### Task to carry out
Locate, in the data below, the line that contains "774 | 0.431 |" and the line that contains "# the make line"; reproduce exactly those two lines and every line between them, nothing more.

Start of Block

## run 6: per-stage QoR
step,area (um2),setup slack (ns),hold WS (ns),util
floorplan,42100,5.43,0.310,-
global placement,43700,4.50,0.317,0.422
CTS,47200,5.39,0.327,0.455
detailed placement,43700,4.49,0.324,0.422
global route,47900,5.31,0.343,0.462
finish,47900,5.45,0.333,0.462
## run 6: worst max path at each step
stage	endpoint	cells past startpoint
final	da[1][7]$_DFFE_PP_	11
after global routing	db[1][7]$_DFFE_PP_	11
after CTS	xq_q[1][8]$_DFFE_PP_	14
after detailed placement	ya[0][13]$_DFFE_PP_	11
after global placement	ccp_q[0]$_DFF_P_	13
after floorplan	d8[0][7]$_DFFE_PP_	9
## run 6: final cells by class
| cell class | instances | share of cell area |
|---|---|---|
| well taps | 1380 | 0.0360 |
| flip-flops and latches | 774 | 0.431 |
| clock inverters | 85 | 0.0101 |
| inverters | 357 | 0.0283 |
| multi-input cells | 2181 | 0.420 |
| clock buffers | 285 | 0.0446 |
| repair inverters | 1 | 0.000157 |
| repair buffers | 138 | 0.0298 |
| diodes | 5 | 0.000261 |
This design comes from an exercise in tuning for small area, a short achievable clock period and few clock cycles per item on the open sky130 flow, not from production work.
Function was not checked in any run shown here: the RTL went through the layout flow alone.
Power figures rest on the tool's default switching activity, not on a simulated workload.

--- design/flow/flow/run.sh ---
#!/bin/bash
# Standard layout, with the port buffers made from sky130_fd_sc_hd__buf_1
# cells instead of the delay cells buffer_ports picks by default
set -e
export BUFFER_PORTS_ARGS="-buffer_cell sky130_fd_sc_hd__buf_1"
bash standard.sh > standard.log 2>&1
--- design/flow/standard.sh ---
#!/bin/bash
# synth_recipe.tcl (not shown) runs the flow's synth.tcl, then flattens the netlist and writes it again
# the make line also repeats each setting of config.mk as NAME=value (left out here)
make -C /OpenROAD-flow-scripts/flow DESIGN_CONFIG=/design/flow/config.mk WORK_HOME=/design/flow/orfs CLKGATE_MAP_FILE= SYNTH_SCRIPT=/design/flow/synth_recipe.tcl "${@:-finish}"
--- design/flow/design.v ---
package alu_ops_pkg;
    localparam int DATA_W    = 32;
    localparam int HALF_W    = 16;
    localparam int BYTE_W    = 8;
    localparam int DIV_STEPS = 17;
    typedef enum logic [4:0] {
        NOP,
        OR,
        AND,
        EOR,
        ADD,
        SUB,
        CMP,
        ADDX,
        SUBX,
        MOVE,
        ASL,
        LSL,
        ROL,
        ROXL,
        ASR,
        LSR,
        ROR,
        ROXR,
        DIV
    } alu_op_e;
    typedef enum logic [1:0] {
        BYTE = 2'd0,
        WORD = 2'd1,
        LONG = 2'd2
    } alu_size_e;
    typedef struct packed {
        alu_op_e           op;
        alu_size_e         size;
        logic              div_signed;
        logic [DATA_W-1:0] operand1;
        logic [DATA_W-1:0] operand2;
    } alu_req_t;
    function automatic logic size_msb(input logic [DATA_W-1:0] data, input logic [1:0] size);
        case (size)
            BYTE:    size_msb = data[BYTE_W-1];
            WORD:    size_msb = data[HALF_W-1];
            default: size_msb = data[DATA_W-1];
        endcase
    endfunction
    function automatic logic size_zero(input logic [DATA_W-1:0] data, input logic [1:0] size);
        case (size)
            BYTE:    size_zero = data[BYTE_W-1:0] == '0;
            WORD:    size_zero = data[HALF_W-1:0] == '0;
            default: size_zero = data == '0;
        endcase
    endfunction
endpackage
package alu_flags_pkg;
    typedef struct packed {
        logic x;
        logic n;
        logic z;
        logic v;
        logic c;
    } alu_ccr_t;
    typedef struct packed {
        logic [15:0] remainder;
        logic [15:0] quotient;
    } alu_div_word_t;
    typedef union packed {
        logic [31:0] long_word;
        alu_div_word_t     div;
    } alu_result_u;
    typedef struct packed {
        alu_result_u result;
        alu_ccr_t    ccr;
    } alu_unit_out_t;
    typedef struct packed {
        logic        done;
        logic        trap;
        logic        overflow;
        logic        zero_div;
        alu_result_u result;
    } alu_div_status_t;
endpackage
`timescale 1ns/1ps
module alu_divider
(
    input  logic        clock,
    input  logic        reset_n,
    input  logic        div_req,
    input  logic        div_signed,
    input  logic [31:0] dividend,
    input  logic [15:0] divisor,
    output logic        div_ready,
    output logic        zero_div,     
    output logic        collect,      
    output logic        overflow,     
    output logic [31:0] div_word,     
    output logic        quo_n,        
    output logic        quo_z         
);
    logic        pending;
    logic        busy;
    logic [2:0]  cnt;
    logic [15:0] rem_q;
    logic [15:0] quo_q;
    logic [15:0] dvs_q;     
    logic        dcin_q;    
    logic        signed_q;
    logic        quo_neg_q;
    logic        rem_neg_q;
    logic        ovf_q;
    logic        start;
    logic        a_neg;
    logic        d_neg;
    logic [31:0] a_abs;
    logic [15:0] dvs_in;
    logic        dcin_in;
    logic [17:0] ovf_sum;
    logic [17:0] skip_sum;
    logic        skip;
    assign div_ready = !busy;
    assign zero_div  = div_req && !pending && (divisor == 16'd0);
    assign start     = div_req && !pending && (divisor != 16'd0);
    assign collect   = div_req && pending;
    assign a_neg   = div_signed && dividend[31];
    assign d_neg   = div_signed && divisor[15];
    assign a_abs   = a_neg ? -dividend : dividend;
    assign dvs_in  = d_neg ? divisor : ~divisor;
    assign dcin_in = !d_neg;
    assign ovf_sum = {2'b00, a_abs[31:16]} + {2'b01, dvs_in} + {17'd0, dcin_in};
    assign skip_sum = {2'b00, a_abs[23:8]} + {2'b01, dvs_in} + {17'd0, dcin_in};
    assign skip     = (a_abs[31:24] == 8'd0) && !skip_sum[17];
    logic [16:0] t1, t2;
    logic [17:0] s1, s2;
    logic [15:0] r1, r2;
    logic        q1, q2;
    assign t1 = {rem_q, quo_q[15]};
    assign s1 = {1'b0, t1} + {2'b01, dvs_q} + {17'd0, dcin_q};
    assign q1 = s1[17];
    assign r1 = q1 ? s1[15:0] : t1[15:0];
    assign t2 = {r1, quo_q[14]};
    assign s2 = {1'b0, t2} + {2'b01, dvs_q} + {17'd0, dcin_q};
    assign q2 = s2[17];
    assign r2 = q2 ? s2[15:0] : t2[15:0];
    always_ff @(posedge clock or negedge reset_n) begin
        if (!reset_n) begin
            pending <= 1'b0;
            busy    <= 1'b0;
        end else begin
            if (start) begin
                pending <= 1'b1;
                busy    <= !ovf_sum[17];
            end else begin
                if (collect) pending <= 1'b0;
                if (cnt == 3'd7) busy <= 1'b0;
            end
        end
    end
    always_ff @(posedge clock) begin
        if (start) begin
            cnt       <= skip ? 3'd4 : 3'd0;
            rem_q     <= skip ? a_abs[23:8] : a_abs[31:16];
            quo_q     <= skip ? {a_abs[7:0], 8'd0} : a_abs[15:0];
            dvs_q     <= dvs_in;
            dcin_q    <= dcin_in;
            signed_q  <= div_signed;
            quo_neg_q <= a_neg ^ d_neg;
            rem_neg_q <= a_neg;
            ovf_q     <= ovf_sum[17];
        end else if (busy) begin
            cnt   <= cnt + 3'd1;
            rem_q <= r2;
            quo_q <= {quo_q[13:0], q1, q2};
        end
    end
    logic quo_nz;
    assign quo_nz   = quo_q != 16'd0;
    assign overflow = ovf_q | (signed_q & (quo_neg_q ? (quo_q[15] & (quo_q[14:0] != 15'd0))
                                                     : quo_q[15]));
    assign quo_n    = quo_neg_q ? quo_nz : quo_q[15];
    assign quo_z    = !quo_nz;
    assign div_word = {rem_neg_q ? -rem_q : rem_q, quo_neg_q ? -quo_q : quo_q};
endmodule
`timescale 1ns/1ps
module alu_top
(
    input  logic        clock,
    input  logic        reset_n,
    input  logic [4:0]  op,
    input  logic [1:0]  size,
    input  logic        div_signed,
    input  logic [31:0] operand1,
    input  logic [31:0] operand2,
    output logic [31:0] result,
    output logic [4:0]  ccr,
    output logic        div_trap,
    output logic        div_ready
);
    logic [31:0] a, b;
    logic        x_q, n_q, z_q, v_q, c_q;
    assign a   = operand1;
    assign b   = operand2;
    assign ccr = {x_q, n_q, z_q, v_q, c_q};
    logic op_or, op_and, op_eor, op_add, op_sub, op_cmp, op_addx, op_subx, op_move;
    logic op_asl, op_lsl, op_rol, op_roxl, op_asr, op_lsr, op_ror, op_roxr, op_div;
    assign op_or   = op == 5'd1;
    assign op_and  = op == 5'd2;
    assign op_eor  = op == 5'd3;
    assign op_add  = op == 5'd4;
    assign op_sub  = op == 5'd5;
    assign op_cmp  = op == 5'd6;
    assign op_addx = op == 5'd7;
    assign op_subx = op == 5'd8;
    assign op_move = op == 5'd9;
    assign op_asl  = op == 5'd10;
    assign op_lsl  = op == 5'd11;
    assign op_rol  = op == 5'd12;
    assign op_roxl = op == 5'd13;
    assign op_asr  = op == 5'd14;
    assign op_lsr  = op == 5'd15;
    assign op_ror  = op == 5'd16;
    assign op_roxr = op == 5'd17;
    assign op_div  = op == 5'd18;
    logic is_logic, is_arith, is_left, is_right, subtract, extended;
    assign is_logic = op_or | op_and | op_eor | op_move;
    assign is_arith = op_add | op_sub | op_cmp | op_addx | op_subx;
    assign is_left  = op_asl | op_lsl | op_rol | op_roxl;
    assign is_right = op_asr | op_lsr | op_ror | op_roxr;
    assign subtract = op_sub | op_cmp | op_subx;
    assign extended = op_addx | op_subx;
    function automatic logic msb_of(input logic [31:0] d, input logic [1:0] s);
        case (s)
            2'd0:    msb_of = d[7];
            2'd1:    msb_of = d[15];
            default: msb_of = d[31];
        endcase
    endfunction
    function automatic logic zero_of(input logic [31:0] d, input logic [1:0] s);
        case (s)
            2'd0:    zero_of = d[7:0] == 8'd0;
            2'd1:    zero_of = d[15:0] == 16'd0;
            default: zero_of = d == 32'd0;
        endcase
    endfunction
    logic        xin;
    logic [31:0] sum;
    assign xin = extended & x_q;
    assign sum = a + (b ^ {32{subtract}}) + {31'd0, subtract ^ xin};
    logic [31:0] lres;
    always_comb begin
        case (1'b1)
            op_or:   lres = a | b;
            op_and:  lres = a & b;
            op_eor:  lres = a ^ b;
            default: lres = a;
        endcase
    end
    logic        dm;
    logic        lbit, rbit;
    logic [31:0] shres;
    assign dm   = msb_of(a, size);
    assign lbit = (op_rol & dm) | (op_roxl & x_q);
    assign rbit = (op_asr & dm) | (op_ror & a[0]) | (op_roxr & x_q);
    always_comb begin
        if (is_left) begin
            shres = {a[30:0], lbit};
        end else begin
            shres = {1'b0, a[31:1]};
            case (size)
                2'd0:    shres[7]  = rbit;
                2'd1:    shres[15] = rbit;
                default: shres[31] = rbit;
            endcase
        end
    end
    logic [31:0] res;
    always_comb begin
        if (is_arith)                 res = sum;
        else if (is_left | is_right)  res = shres;
        else                          res = lres;
    end
    logic rm, rz, sm, bm, carry;
    assign rm    = msb_of(res, size);
    assign rz    = zero_of(res, size);
    assign sm    = msb_of(b, size);
    assign bm    = sm ^ subtract;
    assign carry = (dm & bm) | (~rm & (dm | bm));
    logic        dv_zero_div, dv_collect, dv_overflow, dv_n, dv_z;
    logic [31:0] dv_word;
    alu_divider u_div (
        .clock      (clock),
        .reset_n    (reset_n),
        .div_req    (op_div),
        .div_signed (div_signed),
        .dividend   (a),
        .divisor    (b[15:0]),
        .div_ready  (div_ready),
        .zero_div   (dv_zero_div),
        .collect    (dv_collect),
        .overflow   (dv_overflow),
        .div_word   (dv_word),
        .quo_n      (dv_n),
        .quo_z      (dv_z)
    );
    always_ff @(posedge clock or negedge reset_n) begin
        if (!reset_n) begin
            result   <= 32'd0;
            x_q      <= 1'b0;
            n_q      <= 1'b0;
            z_q      <= 1'b0;
            v_q      <= 1'b0;
            c_q      <= 1'b0;
            div_trap <= 1'b0;
        end else begin
            if (is_logic) begin
                result <= res;
                n_q    <= rm;
                z_q    <= rz;
                v_q    <= 1'b0;
                c_q    <= 1'b0;
            end
            if (is_arith) begin
                if (!op_cmp) result <= res;
                n_q <= rm;
                z_q <= extended ? (z_q & rz) : rz;
                v_q <= (dm == bm) & (rm != dm);
                c_q <= carry ^ subtract;
                if (!op_cmp) x_q <= carry ^ subtract;
            end
            if (is_left) begin
                result <= res;
                n_q    <= rm;
                z_q    <= rz;
                v_q    <= op_asl & (rm ^ dm);
                c_q    <= dm;
                if (!op_rol) x_q <= dm;
            end
            if (is_right) begin
                result <= res;
                n_q    <= rm;
                z_q    <= rz;
                v_q    <= 1'b0;
                c_q    <= a[0];
                if (!op_ror) x_q <= a[0];
            end
            if (dv_zero_div) begin
                div_trap <= 1'b1;
                n_q      <= 1'b0;
                z_q      <= 1'b0;
                v_q      <= 1'b0;
                c_q      <= 1'b0;
            end
            if (dv_collect) begin
                div_trap <= dv_overflow;
                n_q      <= dv_overflow | dv_n;
                z_q      <= !dv_overflow & dv_z;
                v_q      <= dv_overflow;
                c_q      <= 1'b0;
                if (!dv_overflow) result <= dv_word;
            end
        end
    end
endmodule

End of Block

### Answer area
| flip-flops and latches | 774 | 0.431 |
| clock inverters | 85 | 0.0101 |
| inverters | 357 | 0.0283 |
| multi-input cells | 2181 | 0.420 |
| clock buffers | 285 | 0.0446 |
| repair inverters | 1 | 0.000157 |
| repair buffers | 138 | 0.0298 |
| diodes | 5 | 0.000261 |
This design comes from an exercise in tuning for small area, a short achievable clock period and few clock cycles per item on the open sky130 flow, not from production work.
Function was not checked in any run shown here: the RTL went through the layout flow alone.
Power figures rest on the tool's default switching activity, not on a simulated workload.

--- design/flow/flow/run.sh ---
#!/bin/bash
# Standard layout, with the port buffers made from sky130_fd_sc_hd__buf_1
# cells instead of the delay cells buffer_ports picks by default
set -e
export BUFFER_PORTS_ARGS="-buffer_cell sky130_fd_sc_hd__buf_1"
bash standard.sh > standard.log 2>&1
--- design/flow/standard.sh ---
#!/bin/bash
# synth_recipe.tcl (not shown) runs the flow's synth.tcl, then flattens the netlist and writes it again
# the make line also repeats each setting of config.mk as NAME=value (left out here)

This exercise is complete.